Citation: First published in the SENGVine, February 2012.
The SENG Director’s Corner column gives board members opportunities to share passions and insights that relate to supporting gifted, talented, and creative individuals. Because I am currently teaching children, I enjoy exploring emerging education technologies and learning how new technologies can best help a wide range of students.
In this article, I share my thoughts about how new technologies might provide gifted, talented, and creative children with the high levels and speed of learning they often crave.
Two Caveats
Before I begin, two caveats. First, not all education technology is created equal. Some education technology is merely slow-paced, low-level content dressed up with computerized bells and whistles. In my opinion, the best education technology includes:
- high quality and attractive content as well as hardware and software,
- embedded rewards similar to those that make video games irresistible,
- pretesting so students do not have to pretend to learn what they already know, and
- differentiation to accommodate different learning speeds and levels of thinking.
The last two elements—pretesting and differentiation—are particularly important for gifted, talented, and creative children.
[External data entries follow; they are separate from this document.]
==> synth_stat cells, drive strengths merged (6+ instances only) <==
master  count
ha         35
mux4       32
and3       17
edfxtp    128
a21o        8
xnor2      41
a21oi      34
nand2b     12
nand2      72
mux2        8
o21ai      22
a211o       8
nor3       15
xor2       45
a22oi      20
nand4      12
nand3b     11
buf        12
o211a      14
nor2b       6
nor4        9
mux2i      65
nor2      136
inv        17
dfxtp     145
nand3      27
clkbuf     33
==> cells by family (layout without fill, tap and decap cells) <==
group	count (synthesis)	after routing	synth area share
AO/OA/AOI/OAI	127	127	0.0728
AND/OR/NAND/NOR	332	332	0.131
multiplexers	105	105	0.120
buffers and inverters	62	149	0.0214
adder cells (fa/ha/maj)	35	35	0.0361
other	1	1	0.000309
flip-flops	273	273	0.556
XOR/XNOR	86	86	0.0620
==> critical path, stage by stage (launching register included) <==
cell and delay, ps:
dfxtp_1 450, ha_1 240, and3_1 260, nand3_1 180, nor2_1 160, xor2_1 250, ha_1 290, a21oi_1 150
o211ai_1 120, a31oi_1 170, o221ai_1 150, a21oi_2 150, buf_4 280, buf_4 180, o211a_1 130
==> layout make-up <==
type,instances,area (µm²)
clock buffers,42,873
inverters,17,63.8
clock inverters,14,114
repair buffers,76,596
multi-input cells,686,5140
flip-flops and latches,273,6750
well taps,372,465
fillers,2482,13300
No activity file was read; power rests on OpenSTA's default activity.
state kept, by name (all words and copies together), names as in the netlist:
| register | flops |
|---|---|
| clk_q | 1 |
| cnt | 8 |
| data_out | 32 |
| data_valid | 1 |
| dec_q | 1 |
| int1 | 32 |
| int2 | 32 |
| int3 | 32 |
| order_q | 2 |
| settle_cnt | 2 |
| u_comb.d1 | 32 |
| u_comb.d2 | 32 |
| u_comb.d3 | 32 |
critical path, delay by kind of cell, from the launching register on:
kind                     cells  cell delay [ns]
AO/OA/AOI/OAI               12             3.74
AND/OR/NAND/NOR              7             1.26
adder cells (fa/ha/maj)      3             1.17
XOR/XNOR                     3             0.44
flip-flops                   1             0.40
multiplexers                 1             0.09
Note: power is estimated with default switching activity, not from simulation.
<file path="src/rtl/unsigned_seq_divider.sv">
// rtl/unsigned_seq_divider.sv - restoring unsigned divider, 2W/W -> W quotient + W remainder, one bit per clock; optional DIV_OVF_CHECK_EN
module unsigned_seq_divider #(
    parameter int W = 8
) (
    input  logic             clk,
    input  logic             rst_n,
    input  logic             in_valid,
    output logic             in_ready,
    input  logic [2*W-1:0]   dividend,
    input  logic [W-1:0]     divisor,
    output logic             out_valid,
    input  logic             out_ready,
    output logic [W-1:0]     quotient,
    output logic [W-1:0]     remainder,
    output logic             err
);

    localparam int CW = (W > 2) ? $clog2(W) : 1;

    typedef enum logic [1:0] {
        S_IDLE = 2'd0,
        S_BUSY = 2'd1,
        S_DONE = 2'd2
    } state_t;

    state_t         r_state;
    logic [W-1:0]   r_rem;
    logic [W-1:0]   r_q;
    logic [W-1:0]   r_div;
    logic [CW-1:0]  r_cnt;
    logic           r_in_ready;
    logic           r_out_valid;
    logic [W-1:0]   r_quotient;
    logic [W-1:0]   r_remainder;

    // The partial remainder always stays below the divisor, so its top bit is
    // never set between steps and only the shifted-in trial value needs W+1 bits.
    logic [W:0]     w_trial;
    logic           w_ge;
    logic [W-1:0]   w_rem_next;
    logic [W-1:0]   w_q_next;
    logic           w_last;

    assign w_trial    = {r_rem, r_q[W-1]};
    assign w_ge       = (w_trial >= {1'b0, r_div});
    // A restored difference is smaller than the divisor, so the borrow out of bit W can be dropped.
    assign w_rem_next = w_ge ? (w_trial[W-1:0] - r_div) : w_trial[W-1:0];
    assign w_q_next   = {r_q[W-2:0], w_ge};
    assign w_last     = (r_cnt == CW'(W - 1));

`ifdef DIV_OVF_CHECK_EN
    logic w_ovf;
    logic r_err;

    // Zero divisor, or a high half that already reaches the divisor, cannot yield a W-bit quotient.
    assign w_ovf = (divisor == '0) || (dividend[2*W-1:W] >= divisor);

    // Error flag is decided at every accept, so a legal operation clears it.
    always_ff @(posedge clk or negedge rst_n) begin
        if (!rst_n) begin
            r_err <= 1'b0;
        end else if (r_state == S_IDLE && in_valid) begin
            r_err <= w_ovf;
        end
    end

    assign err = r_err;
`else
    assign err = 1'b0;
`endif

    // Control FSM plus datapath: accept, W shift/subtract steps, then hold the result until taken.
    always_ff @(posedge clk or negedge rst_n) begin
        if (!rst_n) begin
            r_state     <= S_IDLE;
            r_rem       <= '0;
            r_q         <= '0;
            r_div       <= '0;
            r_cnt       <= '0;
            r_in_ready  <= 1'b1;
            r_out_valid <= 1'b0;
            r_quotient  <= '0;
            r_remainder <= '0;
        end else begin
            case (r_state)
                S_IDLE: begin
                    if (in_valid) begin
`ifdef DIV_OVF_CHECK_EN
                        if (w_ovf) begin
                            r_state     <= S_DONE;
                            r_in_ready  <= 1'b0;
                            r_out_valid <= 1'b1;
                            r_quotient  <= '1;
                            r_remainder <= dividend[W-1:0];
                        end else
`endif
                        begin
                            r_div      <= divisor;
                            r_rem      <= dividend[2*W-1:W];
                            r_q        <= dividend[W-1:0];
                            r_cnt      <= '0;
                            r_state    <= S_BUSY;
                            r_in_ready <= 1'b0;
                        end
                    end
                end
                S_BUSY: begin
                    r_rem <= w_rem_next;
                    r_q   <= w_q_next;
                    r_cnt <= r_cnt + 1'b1;
                    if (w_last) begin
                        r_state     <= S_DONE;
                        r_out_valid <= 1'b1;
                        r_quotient  <= w_q_next;
                        r_remainder <= w_rem_next;
                    end
                end
                S_DONE: begin
                    if (out_ready) begin
                        r_state     <= S_IDLE;
                        r_out_valid <= 1'b0;
                        r_in_ready  <= 1'b1;
                    end
                end
                default: begin
                    r_state     <= S_IDLE;
                    r_out_valid <= 1'b0;
                    r_in_ready  <= 1'b1;
                end
            endcase
        end
    end

    assign in_ready  = r_in_ready;
    assign out_valid = r_out_valid;
    assign quotient  = r_quotient;
    assign remainder = r_remainder;

endmodule

</file>
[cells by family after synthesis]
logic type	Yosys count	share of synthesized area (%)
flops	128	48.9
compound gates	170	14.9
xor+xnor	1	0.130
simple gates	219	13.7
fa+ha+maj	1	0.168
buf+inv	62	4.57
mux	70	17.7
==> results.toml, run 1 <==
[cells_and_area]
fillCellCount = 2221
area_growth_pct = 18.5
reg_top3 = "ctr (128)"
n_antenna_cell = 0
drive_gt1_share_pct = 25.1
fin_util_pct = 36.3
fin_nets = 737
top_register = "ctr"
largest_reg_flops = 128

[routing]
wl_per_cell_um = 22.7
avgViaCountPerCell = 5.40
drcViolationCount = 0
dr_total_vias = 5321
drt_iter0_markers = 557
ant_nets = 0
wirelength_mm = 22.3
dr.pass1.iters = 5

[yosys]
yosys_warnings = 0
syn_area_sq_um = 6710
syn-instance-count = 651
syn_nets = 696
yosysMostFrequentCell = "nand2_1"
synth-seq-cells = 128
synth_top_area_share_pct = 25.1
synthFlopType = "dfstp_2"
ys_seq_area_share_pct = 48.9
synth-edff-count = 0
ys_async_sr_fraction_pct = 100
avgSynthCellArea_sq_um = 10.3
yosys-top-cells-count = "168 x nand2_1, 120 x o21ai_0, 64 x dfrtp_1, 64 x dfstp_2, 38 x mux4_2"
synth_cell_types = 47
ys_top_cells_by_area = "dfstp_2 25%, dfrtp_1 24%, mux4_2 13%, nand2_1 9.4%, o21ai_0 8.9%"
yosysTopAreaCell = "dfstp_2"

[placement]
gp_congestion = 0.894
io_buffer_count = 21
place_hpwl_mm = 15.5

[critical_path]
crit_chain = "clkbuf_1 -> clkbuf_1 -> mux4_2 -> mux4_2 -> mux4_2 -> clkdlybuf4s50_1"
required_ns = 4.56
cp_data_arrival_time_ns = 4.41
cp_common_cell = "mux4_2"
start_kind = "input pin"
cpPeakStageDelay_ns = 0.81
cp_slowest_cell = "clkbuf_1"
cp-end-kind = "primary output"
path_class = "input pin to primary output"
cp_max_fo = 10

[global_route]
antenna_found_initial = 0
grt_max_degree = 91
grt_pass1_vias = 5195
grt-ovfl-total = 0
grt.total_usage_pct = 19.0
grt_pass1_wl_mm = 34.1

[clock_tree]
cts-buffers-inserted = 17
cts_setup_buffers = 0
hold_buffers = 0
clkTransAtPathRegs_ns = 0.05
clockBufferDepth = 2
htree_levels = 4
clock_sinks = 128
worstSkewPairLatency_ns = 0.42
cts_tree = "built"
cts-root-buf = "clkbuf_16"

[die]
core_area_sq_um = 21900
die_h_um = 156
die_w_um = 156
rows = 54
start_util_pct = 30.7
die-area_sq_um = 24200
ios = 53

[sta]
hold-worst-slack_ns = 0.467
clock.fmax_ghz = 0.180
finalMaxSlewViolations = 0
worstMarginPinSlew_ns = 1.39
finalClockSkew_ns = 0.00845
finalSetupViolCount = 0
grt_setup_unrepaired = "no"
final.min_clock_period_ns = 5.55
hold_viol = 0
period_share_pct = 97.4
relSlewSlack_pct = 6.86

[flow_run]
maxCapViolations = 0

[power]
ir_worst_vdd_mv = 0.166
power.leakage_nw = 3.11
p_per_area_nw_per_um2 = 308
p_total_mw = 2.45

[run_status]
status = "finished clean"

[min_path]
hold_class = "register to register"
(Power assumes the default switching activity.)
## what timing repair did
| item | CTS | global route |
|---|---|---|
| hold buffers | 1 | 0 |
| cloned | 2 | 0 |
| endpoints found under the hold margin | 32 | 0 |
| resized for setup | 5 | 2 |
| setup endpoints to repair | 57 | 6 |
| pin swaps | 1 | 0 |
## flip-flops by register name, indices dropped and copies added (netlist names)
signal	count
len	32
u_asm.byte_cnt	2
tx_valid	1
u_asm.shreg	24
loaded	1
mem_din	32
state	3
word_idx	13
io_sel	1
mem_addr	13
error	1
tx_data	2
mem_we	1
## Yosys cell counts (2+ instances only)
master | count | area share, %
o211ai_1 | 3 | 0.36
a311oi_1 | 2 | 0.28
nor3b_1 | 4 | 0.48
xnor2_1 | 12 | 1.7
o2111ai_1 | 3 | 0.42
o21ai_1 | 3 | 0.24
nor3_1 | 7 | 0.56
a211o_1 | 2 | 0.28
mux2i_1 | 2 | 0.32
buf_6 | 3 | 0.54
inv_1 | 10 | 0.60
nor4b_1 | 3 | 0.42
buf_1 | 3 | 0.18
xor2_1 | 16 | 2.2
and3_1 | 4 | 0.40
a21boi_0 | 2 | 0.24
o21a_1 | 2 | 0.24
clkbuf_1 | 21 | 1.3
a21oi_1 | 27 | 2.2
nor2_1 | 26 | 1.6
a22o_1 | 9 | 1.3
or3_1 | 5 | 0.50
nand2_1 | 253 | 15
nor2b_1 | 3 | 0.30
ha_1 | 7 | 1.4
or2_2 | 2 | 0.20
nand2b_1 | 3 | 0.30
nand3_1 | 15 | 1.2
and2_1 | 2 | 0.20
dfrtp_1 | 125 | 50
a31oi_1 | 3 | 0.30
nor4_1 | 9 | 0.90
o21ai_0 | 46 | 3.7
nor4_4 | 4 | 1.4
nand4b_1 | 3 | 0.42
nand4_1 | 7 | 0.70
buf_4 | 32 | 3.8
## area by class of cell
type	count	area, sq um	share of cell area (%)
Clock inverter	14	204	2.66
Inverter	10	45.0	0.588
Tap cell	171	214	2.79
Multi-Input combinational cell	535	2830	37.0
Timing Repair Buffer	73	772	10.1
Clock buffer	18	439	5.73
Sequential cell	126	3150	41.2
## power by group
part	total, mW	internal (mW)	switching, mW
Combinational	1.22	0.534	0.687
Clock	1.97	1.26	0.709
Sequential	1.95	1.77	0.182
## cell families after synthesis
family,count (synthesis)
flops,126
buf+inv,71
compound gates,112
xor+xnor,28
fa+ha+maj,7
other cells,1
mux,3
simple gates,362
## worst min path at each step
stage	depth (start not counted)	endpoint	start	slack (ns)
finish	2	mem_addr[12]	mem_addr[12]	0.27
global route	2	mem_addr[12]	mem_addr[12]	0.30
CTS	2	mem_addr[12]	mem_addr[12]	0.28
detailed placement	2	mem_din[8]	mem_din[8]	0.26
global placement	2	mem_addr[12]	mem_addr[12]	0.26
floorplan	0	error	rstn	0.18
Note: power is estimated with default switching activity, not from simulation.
## config.mk

```make
export PLATFORM = sky130hd
export DESIGN_NAME = info_bus_source
export DESIGN_NICKNAME = d
export VERILOG_FILES = /design/src/rtl/info_bus_source_pkg.sv /design/src/rtl/info_bus_source_grab_debounce.sv /design/src/rtl/info_bus_source_xvga_timing.sv /design/src/rtl/info_bus_source.sv
export SDC_FILE = /design/constraint.sdc
export NUM_CORES = 1
export LEC_CHECK = 0
export CAP_MARGIN = 20
export CORE_ASPECT_RATIO = 1.1
export CORE_MARGIN = 2
export CORE_UTILIZATION = 40
export DETAILED_ROUTE_END_ITERATION = 10
export PLACE_DENSITY = 0.68
export SYNTH_ARGS = -nofsm -noshare
export SYNTH_HDL_FRONTEND = slang
export SYNTH_HIERARCHICAL = 1
export SYNTH_SLANG_ARGS = --single-unit
```

## constraint.sdc

```tcl
create_clock -name clockin -period 3.72 [get_ports clockin]
set_input_delay 0.93 -clock clockin [delete_from_list [all_inputs] [get_ports clockin]]
set_output_delay 0.93 -clock clockin [all_outputs]
set_load 0.02 [all_outputs]
```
My second caveat is that the technology I describe in this article is new. Research should not stop with the invention of a new technology, but rather should continue apace as real people—including children—incorporate the technology into their lives. Anyone using new technology has an obligation to keep up-to-date with research about its best use.
Writing Technologies
Many gifted children suffer from a discrepancy between their high and fast thinking skills and their slow and young fingers. Speech-to-text and text-to-speech software can help bridge the gap between thinking and writing speeds. All students, especially those whose thoughts run faster than their fingers, should have access to speech-to-text software.
Speech-to-text software allows students to use their voice to take notes and to record thoughts in electronic form. Even when students speak their thoughts, they need to proofread and edit their work; advanced grammar-checking features help with editing and proofreading chores. I recommend that an adult or older child sit beside young children as they first learn to grammar-check their writing.
Reading Technologies
Whatever device children use to read e-books—Kindle, iPad, laptop, or smartphone—teachers and parents should help students use the technology to its fullest potential: annotate e-books, create hyperlinks, and use automatic dictionaries to build vocabulary. The electronic book is a learning experience in itself.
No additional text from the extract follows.